Spring Chinook Poised for Opening Run

by Eric Barker
Lewiston Tribune, February 3, 2005

Forecast calls for 75,000 hatchery chinook to return to the Snake River system

Anglers can expect a good, but maybe not great, spring chinook return to the Snake River and its tributaries this year.

The Idaho Department of Fish and Game expects 75,000 hatchery-reared springers to return above Lower Granite Dam, 35 miles west of Clarkston.

Another 17,500 wild spring chinook are expected to make the journey.

That means the state could have its core salmon fishing areas open, including the Clearwater River, South Fork of the Clearwater, lower Salmon River and Little Salmon River.

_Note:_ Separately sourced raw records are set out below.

**src/rtl/sme_pattern_sched.sv**
```systemverilog
// rtl/sme_pattern_sched.sv - pattern ROM sequencer issuing one matcher job per terminator-delimited pattern
// Optional feature macro: SME_SKIP_EMPTY_EN (skip zero-length patterns without issuing a job).
module sme_pattern_sched #(
  parameter int          AW      = 7,
  parameter int          MAX_PAT = 16,
  parameter int          MAX_LEN = 32,
  parameter logic [7:0]  TERM    = 8'h0A,
  parameter logic [7:0]  EOL     = 8'h00
) (
  input  logic          clk,
  input  logic          reset,
  input  logic          start,
  output logic [AW-1:0] P_addr,
  input  logic [7:0]    P_data,
  output logic          job_valid,
  input  logic          job_ready,
  output logic [3:0]    job_pattern_no,
  output logic [AW-1:0] job_base,
  output logic [5:0]    job_len,
  output logic          job_trunc,
  input  logic          match_done,
  output logic          finish,
  output logic          pat_err
);

  typedef enum logic [2:0] {IDLE, SCAN, ISSUE, WAIT_DONE, FINISH} state_t;

  state_t        state, next_state;
  logic [AW-1:0] ph_addr;      // address whose byte is on P_data this cycle
  logic          ph_valid;
  logic [AW-1:0] cur_base;
  logic [AW-1:0] resume;
  logic          resume_wrap;  // terminator sat at the last ROM address
  logic [5:0]    len;
  logic          trunc;
  logic [4:0]    cnt;

  logic is_eol, is_term, at_last, skip_empty, last_pat;

  assign is_eol   = (P_data == EOL);
  assign is_term  = (P_data == TERM);
  assign at_last  = (ph_addr == {AW{1'b1}});
  assign last_pat = (cnt == 5'(MAX_PAT - 1));

`ifdef SME_SKIP_EMPTY_EN
  assign skip_empty = (len == 6'd0);
`else
  assign skip_empty = 1'b0;
`endif

  always_ff @(posedge clk) begin
    if (reset) state <= IDLE;
    else       state <= next_state;
  end

  always_comb begin
    next_state = state;
    case (state)
      IDLE:      if (start) next_state = SCAN;
      SCAN: begin
        if (ph_valid) begin
          if (is_eol)                  next_state = FINISH;
          else if (is_term) begin
            if (!skip_empty)           next_state = ISSUE;
            else if (at_last)          next_state = FINISH;
          end
          else if (at_last)            next_state = FINISH;
        end
      end
      ISSUE:     if (job_ready) next_state = WAIT_DONE;
      WAIT_DONE: if (match_done) next_state = (last_pat || resume_wrap) ? FINISH : SCAN;
      FINISH:    if (start) next_state = IDLE;
      default:   next_state = IDLE;
    endcase
  end

  always_ff @(posedge clk) begin
    if (reset) begin
      P_addr         <= '0;
      ph_addr        <= '0;
      ph_valid       <= 1'b0;
      cur_base       <= '0;
      resume         <= '0;
      resume_wrap    <= 1'b0;
      len            <= '0;
      trunc          <= 1'b0;
      cnt            <= '0;
      job_valid      <= 1'b0;
      job_pattern_no <= '0;
      job_base       <= '0;
      job_len        <= '0;
      job_trunc      <= 1'b0;
      finish         <= 1'b0;
      pat_err        <= 1'b0;
    end else begin
      case (state)
        IDLE: begin
          if (start) begin
            P_addr   <= '0;
            cur_base <= '0;
            len      <= '0;
            trunc    <= 1'b0;
            ph_valid <= 1'b0;
            cnt      <= '0;
            finish   <= 1'b0;
            pat_err  <= 1'b0;
          end
        end
        SCAN: begin
          P_addr   <= P_addr + 1'b1;
          ph_addr  <= P_addr;
          ph_valid <= 1'b1;
          if (ph_valid) begin
            if (is_eol) begin
              finish <= 1'b1;
            end else if (is_term) begin
              if (skip_empty) begin
                if (at_last) begin
                  pat_err <= 1'b1;
                  finish  <= 1'b1;
                end else begin
                  cur_base <= ph_addr + 1'b1;
                end
              end else begin
                job_valid      <= 1'b1;
                job_pattern_no <= cnt[3:0];
                job_base       <= cur_base;
                job_len        <= len;
                job_trunc      <= trunc;
                resume         <= ph_addr + 1'b1;
                resume_wrap    <= at_last;
              end
            end else if (at_last) begin
              pat_err <= 1'b1;
              finish  <= 1'b1;
            end else if (len == 6'(MAX_LEN)) begin
              trunc <= 1'b1;
            end else begin
              len <= len + 1'b1;
            end
          end
        end
        ISSUE: begin
          if (job_ready) job_valid <= 1'b0;
        end
        WAIT_DONE: begin
          if (match_done) begin
            cnt <= cnt + 1'b1;
            if (last_pat || resume_wrap) begin
              finish  <= 1'b1;
              pat_err <= resume_wrap && !last_pat;
            end else begin
              P_addr   <= resume;
              cur_base <= resume;
              len      <= '0;
              trunc    <= 1'b0;
              ph_valid <= 1'b0;
            end
          end
        end
        FINISH: begin
          if (start) finish <= 1'b0;
        end
        default: ;
      endcase
    end
  end

endmodule

```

But the state's chief forecaster warns the agency won't know what areas will open for sure until salmon actually start to show up in the lower Columbia River.

"Everything in the data says we are going to have opportunity this year," says Fish and Game biologist Scott Marshall at Boise. "(But) we are really unsure about the distribution and the final magnitude (of the run).

"It looks good enough to say let's plan on at least opening."

There are some confusing signals in the data.

Biologists forecast salmon runs by counting the number of jack salmon that returned the previous year. Jack salmon are males that return prematurely to spawn.

The jack return to Lower Granite was good. The return of jack salmon reared at Rapid River Hatchery near Riggins and McCall Hatchery near McCall also was good.

But the return to Dworshak National Fish Hatchery at Ahsahka on the Clearwater River was not so good.

Even though the jack numbers at Dworshak were low, fisheries officials still believe the river will have fishable numbers of adult salmon.

Regional Fish Manager Ed Schriever at Lewiston notes the Clearwater River also gets salmon from hatcheries at Powell, Red River and Kooskia. The department is likely to propose a salmon season similar to ones in the recent past, he says.

It will be up to the Idaho Fish and Game Commission to make the final decision on the length and breadth of the salmon season.

The department will once again hold public meetings before the salmon season to ask anglers how they would like to see fishing structured.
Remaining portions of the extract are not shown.